JR大塚駅北口の東、山手線と都電荒川線の線路に挟まれるような位置にあったビル。2018年に取り壊され、現在は22階建てのタワーマンション(216戸―内126戸はワンルーム―と店舗)を建設中だ。
大塚ビルは百貨店の「白木屋大塚分店」として1937(昭和12)年10月に竣工した。RC造6階地下1階で、設計は石本喜久治、施工は清水組。当時は池袋より大塚の方が発展性があると考える向きもあったらしい。「旧店を建て替え」というサイトがあるのでその店舗をビル化したのだろうか? 

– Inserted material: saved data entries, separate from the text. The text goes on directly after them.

`config.mk`:
```
export PLATFORM = sky130hd
export DESIGN_NAME = pipeline_sequencer
export DESIGN_NICKNAME = d
export VERILOG_FILES = /design/src/rtl/pipeline_sequencer.sv
export SDC_FILE = /design/constraint.sdc
export NUM_CORES = 1
export LEC_CHECK = 0
export CAP_MARGIN = 15
export CELL_PAD_IN_SITES_DETAIL_PLACEMENT = 1
export CELL_PAD_IN_SITES_GLOBAL_PLACEMENT = 1
export CORE_UTILIZATION = 35
export CTS_CLUSTER_SIZE = 30
export DETAILED_ROUTE_END_ITERATION = 12
export GPL_TIMING_DRIVEN = 1
export HOLD_SLACK_MARGIN = 0.03
export PLACE_DENSITY = 0.91
export SLEW_MARGIN = 25
export SYNTH_ARGS = -nofsm -noshare
export SYNTH_HDL_FRONTEND = slang
export SYNTH_SLANG_ARGS = --single-unit
```
`constraint.sdc`:
```
create_clock -name clk -period 2.9 [get_ports clk]
set_input_delay 0.435 -clock clk [delete_from_list [all_inputs] [get_ports clk]]
set_output_delay 0.435 -clock clk [all_outputs]
set_load 0.01 [all_outputs]
```
`src/rtl/pipeline_sequencer.sv`:
```
`default_nettype none
// ============================================================================
// Module   : pipeline_sequencer
// Purpose  : Stall/flush/halt controller for the five-stage IF-ID-EX-MA-WB
//            pipeline, with memory-wait watchdog and stall-cycle counter.
// Revision : 1.0  initial release
// ============================================================================
module pipeline_sequencer #(
    parameter int         REG_AW      = 4,
    parameter int         MEM_TIMEOUT = 15,
    parameter logic [4:0] HLT_OPCODE  = 5'b11111
) (
    input  logic              clk,
    input  logic              rst,
    input  logic [4:0]        id_opcode,
    input  logic [REG_AW-1:0] id_rs1,
    input  logic [REG_AW-1:0] id_rs2,
    input  logic              id_need_rs1,
    input  logic              id_need_rs2,
    input  logic              ex_mem_en,
    input  logic              ex_mem_wr,
    input  logic              ex_reg_we,
    input  logic [REG_AW-1:0] ex_rd,
    input  logic              ex_redirect,
    input  logic              ma_mem_en,
    input  logic              dmem_ready,
    output logic              pc_en,
    output logic              ifid_en,
    output logic              idex_en,
    output logic              exma_en,
    output logic              ifid_flush,
    output logic              idex_bubble,
    output logic              mawb_bubble,
    output logic              halted,
    output logic              mem_err,
    output logic [15:0]       stall_cycles
);

    localparam logic [1:0] c_ST_RUN    = 2'd0;
    localparam logic [1:0] c_ST_DRAIN  = 2'd1;
    localparam logic [1:0] c_ST_HALTED = 2'd2;

    localparam int                    c_WAIT_W    = $clog2(MEM_TIMEOUT + 1);
    localparam logic [c_WAIT_W-1:0]   c_WAIT_MAX  = c_WAIT_W'(MEM_TIMEOUT);
    localparam logic [c_WAIT_W-1:0]   c_WAIT_LAST = c_WAIT_W'(MEM_TIMEOUT - 1);

    logic [1:0]          r_state;
    logic [1:0]          w_state_nxt;
    logic [1:0]          r_drain_cnt;
    logic [1:0]          w_drain_nxt;
    logic [c_WAIT_W-1:0] r_wait_cnt;
    logic                r_mem_err;
    logic [15:0]         r_stall_cnt;

    logic w_mem_wait;
    logic w_load_use;
    logic w_is_hlt;
    logic w_timeout;

    assign w_mem_wait = ma_mem_en & ~dmem_ready;
    assign w_load_use = (ex_mem_en & ~ex_mem_wr & ex_reg_we) &
                        ((id_need_rs1 && (id_rs1 == ex_rd)) ||
                         (id_need_rs2 && (id_rs2 == ex_rd)));
    assign w_is_hlt   = (id_opcode == HLT_OPCODE);
    // The watchdog trips on the edge where the wait count would reach the limit.
    assign w_timeout  = w_mem_wait && (r_wait_cnt == c_WAIT_LAST);

    always_comb begin
        pc_en       = 1'b1;
        ifid_en     = 1'b1;
        idex_en     = 1'b1;
        exma_en     = 1'b1;
        ifid_flush  = 1'b0;
        idex_bubble = 1'b0;
        mawb_bubble = 1'b0;
        halted      = 1'b0;
        w_state_nxt = r_state;
        w_drain_nxt = r_drain_cnt;

        case (r_state)
            c_ST_RUN, c_ST_DRAIN: begin
                if (w_mem_wait) begin
                    pc_en       = 1'b0;
                    ifid_en     = 1'b0;
                    idex_en     = 1'b0;
                    exma_en     = 1'b0;
                    mawb_bubble = 1'b1;
                end else if (r_state == c_ST_DRAIN) begin
                    pc_en       = 1'b0;
                    ifid_flush  = 1'b1;
                    idex_bubble = 1'b1;
                    w_drain_nxt = r_drain_cnt - 2'd1;
                    if (r_drain_cnt == 2'd1) begin
                        w_state_nxt = c_ST_HALTED;
                    end
                end else if (ex_redirect) begin
                    ifid_flush  = 1'b1;
                    idex_bubble = 1'b1;
                end else if (w_load_use) begin
                    pc_en       = 1'b0;
                    ifid_en     = 1'b0;
                    idex_bubble = 1'b1;
                end else if (w_is_hlt) begin
                    pc_en       = 1'b0;
                    ifid_flush  = 1'b1;
                    idex_bubble = 1'b1;
                    w_state_nxt = c_ST_DRAIN;
                    w_drain_nxt = 2'd3;
                end
            end
            c_ST_HALTED: begin
                pc_en       = 1'b0;
                ifid_en     = 1'b0;
                idex_en     = 1'b0;
                exma_en     = 1'b0;
                ifid_flush  = 1'b1;
                idex_bubble = 1'b1;
                mawb_bubble = 1'b1;
                halted      = 1'b1;
            end
            default: w_state_nxt = c_ST_RUN;
        endcase

        if (w_timeout) begin
            w_state_nxt = c_ST_HALTED;
        end

        // Hold every stage quiet for as long as reset is asserted.
        if (rst) begin
            pc_en       = 1'b0;
            ifid_en     = 1'b0;
            idex_en     = 1'b0;
            exma_en     = 1'b0;
            ifid_flush  = 1'b1;
            idex_bubble = 1'b1;
            mawb_bubble = 1'b1;
            halted      = 1'b0;
        end
    end

    always_ff @(posedge clk or posedge rst) begin
        if (rst) begin
            r_state     <= c_ST_RUN;
            r_drain_cnt <= 2'd0;
        end else begin
            r_state     <= w_state_nxt;
            r_drain_cnt <= w_drain_nxt;
        end
    end

    always_ff @(posedge clk or posedge rst) begin
        if (rst) begin
            r_wait_cnt <= '0;
            r_mem_err  <= 1'b0;
        end else begin
            if (!w_mem_wait) begin
                r_wait_cnt <= '0;
            end else if (r_wait_cnt != c_WAIT_MAX) begin
                r_wait_cnt <= r_wait_cnt + 1'b1;
            end
            if (w_timeout) begin
                r_mem_err <= 1'b1;
            end
        end
    end

    always_ff @(posedge clk or posedge rst) begin
        if (rst) begin
            r_stall_cnt <= 16'd0;
        end else if (!pc_en && (r_state != c_ST_HALTED) && (r_stall_cnt != 16'hFFFF)) begin
            r_stall_cnt <= r_stall_cnt + 16'd1;
        end
    end

    assign mem_err      = r_mem_err;
    assign stall_cycles = r_stall_cnt;

endmodule
`default_nettype wire

```
--- config.mk ---
export PLATFORM = sky130hd
export DESIGN_NAME = pipeline_hazard_ctrl
export DESIGN_NICKNAME = d
export VERILOG_FILES = /design/src/rtl/pipeline_hazard_ctrl.sv
export SDC_FILE = /design/constraint.sdc
export NUM_CORES = 1
export LEC_CHECK = 0
export BUFFER_PORTS_ARGS = -buffer_cell sky130_fd_sc_hd__buf_4
export CORE_MARGIN = 2
export CORE_UTILIZATION = 45
export CTS_BUF_LIST = sky130_fd_sc_hd__clkbuf_4 sky130_fd_sc_hd__clkbuf_8
export DETAILED_ROUTE_END_ITERATION = 10
export GPL_TIMING_DRIVEN = 0
export HOLD_SLACK_MARGIN = 0.05
export PLACE_DENSITY = 0.74
export SLEW_MARGIN = 20
export SYNTH_ARGS = -nofsm -noshare
export SYNTH_HDL_FRONTEND = slang
export SYNTH_SLANG_ARGS = --single-unit
--- constraint.sdc ---
create_clock -name clk_i -period 1.9 [get_ports clk_i]
set_input_delay 0 -clock clk_i [delete_from_list [all_inputs] [get_ports clk_i]]
set_output_delay 0 -clock clk_i [all_outputs]
set_load 0.005 [all_outputs]
## config.mk

```make
export PLATFORM = sky130hd
export DESIGN_NAME = score_board
export DESIGN_NICKNAME = d
export VERILOG_FILES = /design/src/rtl/score_board.sv
export SDC_FILE = /design/constraint.sdc
export NUM_CORES = 1
export LEC_CHECK = 0
export ABC_AREA = 0
export BUFFER_PORTS_ARGS = -buffer_cell sky130_fd_sc_hd__buf_2
export CAP_MARGIN = 20
export CORE_MARGIN = 3
export CORE_UTILIZATION = 43
export DETAILED_ROUTE_END_ITERATION = 12
export PLACE_DENSITY_LB_ADDON = 0.08
export SYNTH_ARGS = -nofsm -noshare
export SYNTH_HDL_FRONTEND = slang
export SYNTH_SLANG_ARGS = --single-unit
```

## constraint.sdc

```tcl
create_clock -name clk_vga -period 3.35 [get_ports clk_vga]
set_input_delay 0.1675 -clock clk_vga [delete_from_list [all_inputs] [get_ports clk_vga]]
set_output_delay 0.1675 -clock clk_vga [all_outputs]
set_load 0.005 [all_outputs]
```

都市商業研究所>大塚ビル』によると、白木屋大塚分店は1948(昭和23)年に閉店、1956(昭和31)年に浜松市の百貨店「松菱」の系列店(松菱ストアー)となったのち、1959(昭和34)年からは雑居ビルとして使われている」。
分離派建築博物館-石本喜久治―』と『収蔵庫・壱號館>旧・白木屋大塚分店(現・大塚ビル)』には、石本喜久治設計の日本橋の「白木屋百貨店」「大森白木劇場」が取り上げられている。『収蔵庫・壱號館』のほうには大塚分店の元の外壁のタイル張りの写真が載っている。その剥落防止のために黒っぽいアルミパネルで覆ったのは昭和40年代という。

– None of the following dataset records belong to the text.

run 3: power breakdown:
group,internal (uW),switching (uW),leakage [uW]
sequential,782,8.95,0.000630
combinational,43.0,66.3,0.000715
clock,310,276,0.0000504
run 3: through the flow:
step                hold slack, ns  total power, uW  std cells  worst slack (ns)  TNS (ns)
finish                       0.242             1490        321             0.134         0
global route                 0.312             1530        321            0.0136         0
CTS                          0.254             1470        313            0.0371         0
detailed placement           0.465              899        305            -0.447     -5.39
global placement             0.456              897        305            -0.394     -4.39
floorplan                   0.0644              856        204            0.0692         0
[config.mk]
export PLATFORM = sky130hd
export DESIGN_NAME = sam_decoder_p
export DESIGN_NICKNAME = d
export VERILOG_FILES = /design/src/rtl/sam_decoder_p.sv
export SDC_FILE = /design/constraint.sdc
export NUM_CORES = 1
export LEC_CHECK = 0
export BUFFER_PORTS_ARGS = -buffer_cell sky130_fd_sc_hd__buf_2
export CAP_MARGIN = 20
export CORE_AREA = 2 2 118 120
export DETAILED_ROUTE_END_ITERATION = 7
export DIE_AREA = 0 0 120 122
export PLACE_DENSITY = 0.72
export SLEW_MARGIN = 20
export SYNTH_ARGS = -nofsm -noshare
export SYNTH_HDL_FRONTEND = slang
export SYNTH_SLANG_ARGS = --single-unit
[constraint.sdc]
create_clock -name clk -period 6.2 [get_ports clk]
set_input_delay 1.24 -clock clk [delete_from_list [all_inputs] [get_ports clk]]
set_output_delay 1.24 -clock clk [all_outputs]
set_load 0.02 [all_outputs]
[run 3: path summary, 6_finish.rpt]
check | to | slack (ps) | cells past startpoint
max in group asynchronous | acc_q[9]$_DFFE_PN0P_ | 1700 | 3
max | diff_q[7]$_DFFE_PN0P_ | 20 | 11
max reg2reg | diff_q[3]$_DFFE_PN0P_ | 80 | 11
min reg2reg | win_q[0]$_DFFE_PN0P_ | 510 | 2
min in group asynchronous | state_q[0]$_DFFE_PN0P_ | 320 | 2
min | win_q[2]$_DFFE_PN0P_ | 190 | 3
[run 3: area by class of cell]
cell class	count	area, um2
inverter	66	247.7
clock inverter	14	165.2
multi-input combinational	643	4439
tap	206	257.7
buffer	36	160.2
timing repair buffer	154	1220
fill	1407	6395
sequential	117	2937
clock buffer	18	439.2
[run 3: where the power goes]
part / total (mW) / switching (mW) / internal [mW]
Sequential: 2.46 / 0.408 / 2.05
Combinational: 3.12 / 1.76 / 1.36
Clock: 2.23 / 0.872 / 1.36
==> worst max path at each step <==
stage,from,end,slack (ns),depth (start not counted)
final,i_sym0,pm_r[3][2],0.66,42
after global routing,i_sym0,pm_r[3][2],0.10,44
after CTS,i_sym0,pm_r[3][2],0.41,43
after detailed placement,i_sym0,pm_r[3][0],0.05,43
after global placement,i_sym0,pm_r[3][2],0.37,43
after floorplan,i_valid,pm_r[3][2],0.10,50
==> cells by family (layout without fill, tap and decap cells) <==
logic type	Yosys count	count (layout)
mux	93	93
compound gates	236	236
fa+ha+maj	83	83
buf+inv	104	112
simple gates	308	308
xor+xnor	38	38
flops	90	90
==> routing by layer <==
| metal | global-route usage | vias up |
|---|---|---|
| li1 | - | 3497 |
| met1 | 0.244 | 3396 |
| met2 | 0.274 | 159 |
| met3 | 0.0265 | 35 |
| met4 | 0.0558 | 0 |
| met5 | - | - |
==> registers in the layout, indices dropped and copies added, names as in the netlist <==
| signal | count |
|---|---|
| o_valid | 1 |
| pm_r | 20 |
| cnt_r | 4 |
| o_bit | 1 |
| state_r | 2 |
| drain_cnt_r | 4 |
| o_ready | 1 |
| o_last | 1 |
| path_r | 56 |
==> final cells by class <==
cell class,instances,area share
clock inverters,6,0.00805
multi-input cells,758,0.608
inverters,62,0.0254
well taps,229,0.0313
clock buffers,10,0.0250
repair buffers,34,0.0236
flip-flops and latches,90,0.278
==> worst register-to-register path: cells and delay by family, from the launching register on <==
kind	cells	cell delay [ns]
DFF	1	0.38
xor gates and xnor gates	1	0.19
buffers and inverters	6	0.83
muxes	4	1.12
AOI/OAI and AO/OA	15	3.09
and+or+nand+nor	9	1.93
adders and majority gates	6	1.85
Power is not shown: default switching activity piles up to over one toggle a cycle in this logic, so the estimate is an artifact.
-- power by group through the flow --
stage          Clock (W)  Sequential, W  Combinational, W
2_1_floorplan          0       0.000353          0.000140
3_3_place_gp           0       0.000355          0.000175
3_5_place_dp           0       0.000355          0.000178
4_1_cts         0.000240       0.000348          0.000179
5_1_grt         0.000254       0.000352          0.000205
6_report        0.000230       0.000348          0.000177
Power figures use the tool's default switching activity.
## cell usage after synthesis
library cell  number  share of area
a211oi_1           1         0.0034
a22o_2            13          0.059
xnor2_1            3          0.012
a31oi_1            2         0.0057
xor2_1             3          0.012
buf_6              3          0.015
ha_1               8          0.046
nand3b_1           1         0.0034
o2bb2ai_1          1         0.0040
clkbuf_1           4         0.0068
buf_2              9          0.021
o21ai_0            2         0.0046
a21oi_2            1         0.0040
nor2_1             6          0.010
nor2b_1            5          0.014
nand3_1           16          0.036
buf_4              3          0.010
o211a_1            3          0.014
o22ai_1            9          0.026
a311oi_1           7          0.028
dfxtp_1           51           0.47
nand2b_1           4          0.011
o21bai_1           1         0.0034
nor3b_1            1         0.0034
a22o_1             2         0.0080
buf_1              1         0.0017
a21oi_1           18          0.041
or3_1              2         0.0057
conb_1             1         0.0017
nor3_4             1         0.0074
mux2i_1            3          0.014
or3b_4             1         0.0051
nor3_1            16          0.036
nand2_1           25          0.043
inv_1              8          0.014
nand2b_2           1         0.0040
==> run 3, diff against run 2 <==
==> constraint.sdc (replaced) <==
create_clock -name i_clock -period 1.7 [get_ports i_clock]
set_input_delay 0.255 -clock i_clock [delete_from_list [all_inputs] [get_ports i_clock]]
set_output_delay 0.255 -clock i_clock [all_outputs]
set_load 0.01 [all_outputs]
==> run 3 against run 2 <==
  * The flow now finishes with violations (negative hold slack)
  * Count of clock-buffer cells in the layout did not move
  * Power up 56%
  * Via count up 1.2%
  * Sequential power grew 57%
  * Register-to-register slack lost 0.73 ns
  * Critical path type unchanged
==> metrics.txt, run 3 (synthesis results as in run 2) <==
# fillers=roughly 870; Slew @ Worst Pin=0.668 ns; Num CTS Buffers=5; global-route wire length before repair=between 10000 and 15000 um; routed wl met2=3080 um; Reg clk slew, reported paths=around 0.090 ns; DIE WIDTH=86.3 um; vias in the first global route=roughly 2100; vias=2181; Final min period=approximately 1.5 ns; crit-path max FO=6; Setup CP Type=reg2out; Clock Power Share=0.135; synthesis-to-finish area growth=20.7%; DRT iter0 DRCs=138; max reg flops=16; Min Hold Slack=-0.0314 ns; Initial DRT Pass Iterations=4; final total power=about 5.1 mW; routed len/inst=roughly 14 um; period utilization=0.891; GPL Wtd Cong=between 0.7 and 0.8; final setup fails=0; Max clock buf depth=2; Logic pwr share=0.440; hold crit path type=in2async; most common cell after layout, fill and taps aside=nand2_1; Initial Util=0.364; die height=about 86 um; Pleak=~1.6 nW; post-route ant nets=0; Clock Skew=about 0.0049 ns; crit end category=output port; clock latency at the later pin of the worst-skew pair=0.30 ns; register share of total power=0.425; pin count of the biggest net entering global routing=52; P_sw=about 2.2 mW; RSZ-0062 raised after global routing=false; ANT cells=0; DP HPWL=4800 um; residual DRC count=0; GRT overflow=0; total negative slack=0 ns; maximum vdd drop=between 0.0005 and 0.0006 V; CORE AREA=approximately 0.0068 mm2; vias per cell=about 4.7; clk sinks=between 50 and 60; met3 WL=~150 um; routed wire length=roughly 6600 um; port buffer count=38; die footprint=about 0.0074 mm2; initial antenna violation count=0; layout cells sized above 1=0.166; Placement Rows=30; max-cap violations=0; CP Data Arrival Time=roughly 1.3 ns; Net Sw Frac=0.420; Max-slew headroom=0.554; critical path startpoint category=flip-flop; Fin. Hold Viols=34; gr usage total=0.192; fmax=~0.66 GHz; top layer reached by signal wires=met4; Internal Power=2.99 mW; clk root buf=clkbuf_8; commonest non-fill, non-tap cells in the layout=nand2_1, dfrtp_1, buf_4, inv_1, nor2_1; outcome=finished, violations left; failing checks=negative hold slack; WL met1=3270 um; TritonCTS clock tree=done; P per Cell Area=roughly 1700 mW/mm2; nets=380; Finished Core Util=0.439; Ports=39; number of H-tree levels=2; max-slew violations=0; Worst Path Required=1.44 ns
## config.mk

```make
export PLATFORM = sky130hd
export DESIGN_NAME = flash_sample_sequencer
export DESIGN_NICKNAME = d
export VERILOG_FILES = /design/src/rtl/flash_sample_sequencer.sv
export SDC_FILE = /design/constraint.sdc
export NUM_CORES = 1
export LEC_CHECK = 0
export BUFFER_PORTS_ARGS = -buffer_cell sky130_fd_sc_hd__buf_4
export CELL_PAD_IN_SITES_DETAIL_PLACEMENT = 2
export CELL_PAD_IN_SITES_GLOBAL_PLACEMENT = 2
export CORE_MARGIN = 3
export CORE_UTILIZATION = 29
export DETAILED_ROUTE_END_ITERATION = 10
export GPL_TIMING_DRIVEN = 0
export PLACE_DENSITY_LB_ADDON = 0.1
export SLEW_MARGIN = 20
export SYNTH_ARGS = -nofsm -noshare
export SYNTH_HDL_FRONTEND = slang
export SYNTH_SLANG_ARGS = --single-unit
```

## constraint.sdc

```tcl
create_clock -name i_clk_50 -period 2.4 [get_ports i_clk_50]
set_clock_uncertainty 0.05 [all_clocks]
set_input_delay 0.12 -clock i_clk_50 [delete_from_list [all_inputs] [get_ports i_clk_50]]
set_output_delay 0.12 -clock i_clk_50 [all_outputs]
set_load 0.1 [all_outputs]
```

## src/rtl/flash_sample_sequencer.sv

```systemverilog
// Flash fetch stage: on each 22 kHz tick, read a 32-bit flash word over Avalon-MM and
// emit its two 16-bit halves as audio samples, one per tick.
module flash_sample_sequencer #(
    parameter int unsigned       ADDR_W   = 23,
    parameter logic [ADDR_W-1:0] MAX_ADDR = 'h7FFFF
) (
    input  logic              i_clk_50,
    input  logic              i_reset_n,
    input  logic              i_sample_tick,
    input  logic              i_play,
    input  logic              i_dir,
    input  logic              i_restart,
    output logic [ADDR_W-1:0] o_flash_address,
    output logic              o_flash_read,
    input  logic              i_flash_waitrequest,
    input  logic [31:0]       i_flash_readdata,
    input  logic              i_flash_readdatavalid,
    output logic [15:0]       o_audio_sample,
    output logic              o_sample_valid,
    output logic              o_overrun,
    output logic              o_busy
);

    typedef enum logic [1:0] {StIdle, StReq, StWaitData, StEmit} state_e;

    state_e            r_state,          w_state_d;
    logic [ADDR_W-1:0] r_addr,           w_addr_d;
    logic              r_half_sel,       w_half_sel_d;
    logic              r_tick_pending,   w_tick_pending_d;
    logic              r_restart_pending, w_restart_pending_d;
    logic              r_word_dir,       w_word_dir_d;
    logic [31:0]       r_word_buf,       w_word_buf_d;
    logic [15:0]       r_audio_sample,   w_audio_sample_d;
    logic              r_overrun,        w_overrun_d;

    logic w_restart_req;
    logic w_consume;
    logic w_restart_apply;

    always_ff @(posedge i_clk_50) begin
        if (!i_reset_n) begin
            r_state           <= StIdle;
            r_addr            <= '0;
            r_half_sel        <= 1'b0;
            r_tick_pending    <= 1'b0;
            r_restart_pending <= 1'b0;
            r_word_dir        <= 1'b0;
            r_word_buf        <= '0;
            r_audio_sample    <= '0;
            r_overrun         <= 1'b0;
        end else begin
            r_state           <= w_state_d;
            r_addr            <= w_addr_d;
            r_half_sel        <= w_half_sel_d;
            r_tick_pending    <= w_tick_pending_d;
            r_restart_pending <= w_restart_pending_d;
            r_word_dir        <= w_word_dir_d;
            r_word_buf        <= w_word_buf_d;
            r_audio_sample    <= w_audio_sample_d;
            r_overrun         <= w_overrun_d;
        end
    end

    always_comb begin
        w_state_d           = r_state;
        w_addr_d            = r_addr;
        w_half_sel_d        = r_half_sel;
        w_restart_pending_d = r_restart_pending;
        w_word_dir_d        = r_word_dir;
        w_word_buf_d        = r_word_buf;
        w_audio_sample_d    = r_audio_sample;
        w_consume           = 1'b0;
        w_restart_apply     = 1'b0;
        w_restart_req       = i_restart | r_restart_pending;

        unique case (r_state)
            StIdle: begin
                if (w_restart_req) begin
                    w_restart_apply     = 1'b1;
                    w_restart_pending_d = 1'b0;
                    w_half_sel_d        = 1'b0;
                    w_addr_d            = i_dir ? '0 : MAX_ADDR;
                end else if (r_tick_pending && i_play) begin
                    w_consume = 1'b1;
                    if (!r_half_sel) begin
                        w_state_d    = StReq;
                        w_word_dir_d = i_dir;
                    end else begin
                        // Second half comes from the buffer, so the sample is loaded on entry to EMIT
                        w_state_d        = StEmit;
                        w_audio_sample_d = r_word_dir ? r_word_buf[31:16] : r_word_buf[15:0];
                    end
                end
            end
            StReq: begin
                if (i_restart) w_restart_pending_d = 1'b1;
                if (!i_flash_waitrequest) w_state_d = StWaitData;
            end
            StWaitData: begin
                if (i_restart) w_restart_pending_d = 1'b1;
                if (i_flash_readdatavalid) begin
                    if (w_restart_req) begin
                        w_state_d = StIdle;
                    end else begin
                        w_state_d        = StEmit;
                        w_word_buf_d     = i_flash_readdata;
                        w_audio_sample_d = r_word_dir ? i_flash_readdata[15:0]
                                                      : i_flash_readdata[31:16];
                    end
                end
            end
            StEmit: begin
                if (i_restart) w_restart_pending_d = 1'b1;
                w_state_d = StIdle;
                if (!r_half_sel) begin
                    w_half_sel_d = 1'b1;
                end else begin
                    w_half_sel_d = 1'b0;
                    if (i_dir) w_addr_d = (r_addr == MAX_ADDR) ? '0 : r_addr + 1'b1;
                    else       w_addr_d = (r_addr == '0) ? MAX_ADDR : r_addr - 1'b1;
                end
            end
        endcase

        // A tick landing on a still-pending, unconsumed tick is lost
        w_overrun_d      = i_sample_tick & r_tick_pending & ~w_consume & ~w_restart_apply;
        w_tick_pending_d = i_sample_tick | (r_tick_pending & ~w_consume & ~w_restart_apply);
    end

    assign o_flash_address = r_addr;
    assign o_flash_read    = (r_state == StReq);
    assign o_sample_valid  = (r_state == StEmit);
    assign o_busy          = (r_state != StIdle);
    assign o_audio_sample  = r_audio_sample;
    assign o_overrun       = r_overrun;

endmodule

```

==> run summary <==
Outcome -> finished clean
Area of the core -> 0.0148 mm^2
Post-synth cell types -> 64
CTS sink count -> 78
Final Net Count -> 733
Leak Pwr -> 2.34 nW
Setup crit end kind -> flop
Top_reg_cell synth -> dfxtp_1
Boundary pin count -> 83
Worst EP arrival -> 2530 ps
Post-synth top area share -> 35.1%
RSZ-0062 raised after global routing -> yes
Root buffer cell -> clkbuf_16
Mapped Cells -> 554
Die area -> 0.0169 mm^2
Synthesis-stage register bit count -> 78
CP endpoint -> o_flash_address[16]
Cell Rows -> 44
Worst Hold Class -> input port to flop
Finished Cell Area -> 0.00612 mm^2
Gr usage total -> 21.2%
Antenna violations before repair -> 0
Internal power -> 3.62 mW
Max Root-Sink Buffers -> 2
Pin count of the biggest net entering global routing -> 15
Critical path, cell by cell -> buf_4, nor4_4, nand3_2, o31a_1, buf_6, a31oi_1, o2bb2ai_1, a21oi_1
Final hold vios -> 0
Syn nets -> 601
Vias/cell -> 5.39
Htree depth -> 3
N_diodes -> 0
Post-route ant nets -> 0
Filler cells -> 1665
Dpl cell area -> 0.00532 mm^2
Asr flop ratio synth -> 0%
Synthesized cell area -> 0.00445 mm^2
Critical Path Slowest Stage Cell -> nor4_4
Clock Power Share -> 19.3%
Routed via count -> 4717
First-pass GRT wire length -> 27800 um
Peak VDD IR -> 697 uV
Yosys warns -> 0
Register area -> 0.00159 mm^2
Share of cells above drive strength 1 -> 27.8%
Peak Freq -> 0.428 GHz
DRT iter0 DRCs -> 165
Vias in the first global route -> 5039
Most numerous cell in the Yosys netlist -> nand2_1
DP HPWL -> 12400 um
CP delay by family, top -> compound AO/OA/AOI/OAI gates
CP peak stage delay -> 450 ps
Rel. slew slack -> 52.8%
Port Buffers -> 80
Period utilisation layout -> 97.3%
Post-Route WL -> 17600 um
CTS tree -> yes
RR Endpoint -> o_flash_address[16]
Synth area leader -> dfxtp_1
Comb pwr share -> 57.0%
Gpl congestion -> 0.818
DRC Markers -> 0
CTS Buf Count -> 9
First-pass iteration count of the detailed router -> 4
Sw Pwr -> 3.78 mW
Slew @ Worst Pin -> 709 ps
R2r startpoint -> o_flash_address[3]
WS Path Type -> flop to flop
Final Core Density -> 41.5%
Clock-pin slew on the worst setup and hold paths -> 60 ps
CP Max Fanout -> 10
Dominant cells by area after synthesis -> dfxtp_1 35%, nand2_1 10%, mux4_2 8.1%
Post-synth top cells -> 122 x nand2_1, 78 x dfxtp_1, 70 x a21oi_1, 26 x clkbuf_1, 21 x nor2_1
CP Depth -> 8
Switching share of power -> 51.1%
Startpoint Class -> flop
R2R setup slack -> 70 ps
Area taken by multi-input logic gates -> 0.00269 mm^2
Number of synthesized flops with an enable pin -> 0
Tmin final -> 2330 ps
Die W -> 130 um
Initial Utilization -> 30.2%
Pwr dens -> 1210 mW/mm^2
Area Overhead vs Synth -> 37.4%
Final setup vio count -> 0
Max_cap viols -> 0
Slew Viols, Final -> 0
WP buf/inv -> 2
Die Y -> 130 um
Sequential-to-total area share from yosys stat -> 35.1%
Worst Path Required -> 2600 ps
DR WL/cell -> 20.1 um
CP startpoint -> o_flash_address[3]
Final Hold Slack -> 10.4 ps
Worst-skew pair later-pin latency -> 340 ps
Worst-case reg-to-reg path depth -> 8
Reg power frac -> 23.7%
Hold wc startpoint -> i_flash_readdata[17]
Grt ovf -> 0
Synth Area per Inst -> 8.04 um^2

大塚ビルの管理会社のかたがビルの歴史に関心があり、資料を集め、調査もしてきたようである。サイト内の「大塚ビル探訪記(2007年1月)」には「私は地下1階のビル管理室に案内された。……ここは戦時中の空襲で犠牲者を余儀なくされた場所であり供養の気持ちが常に示されているのである」という個所がある。昭和20年4月13日の空襲で白木屋の地下に逃げ込んだ人が多数いて、ビルの内部に火が入ったため焼け死んだのである。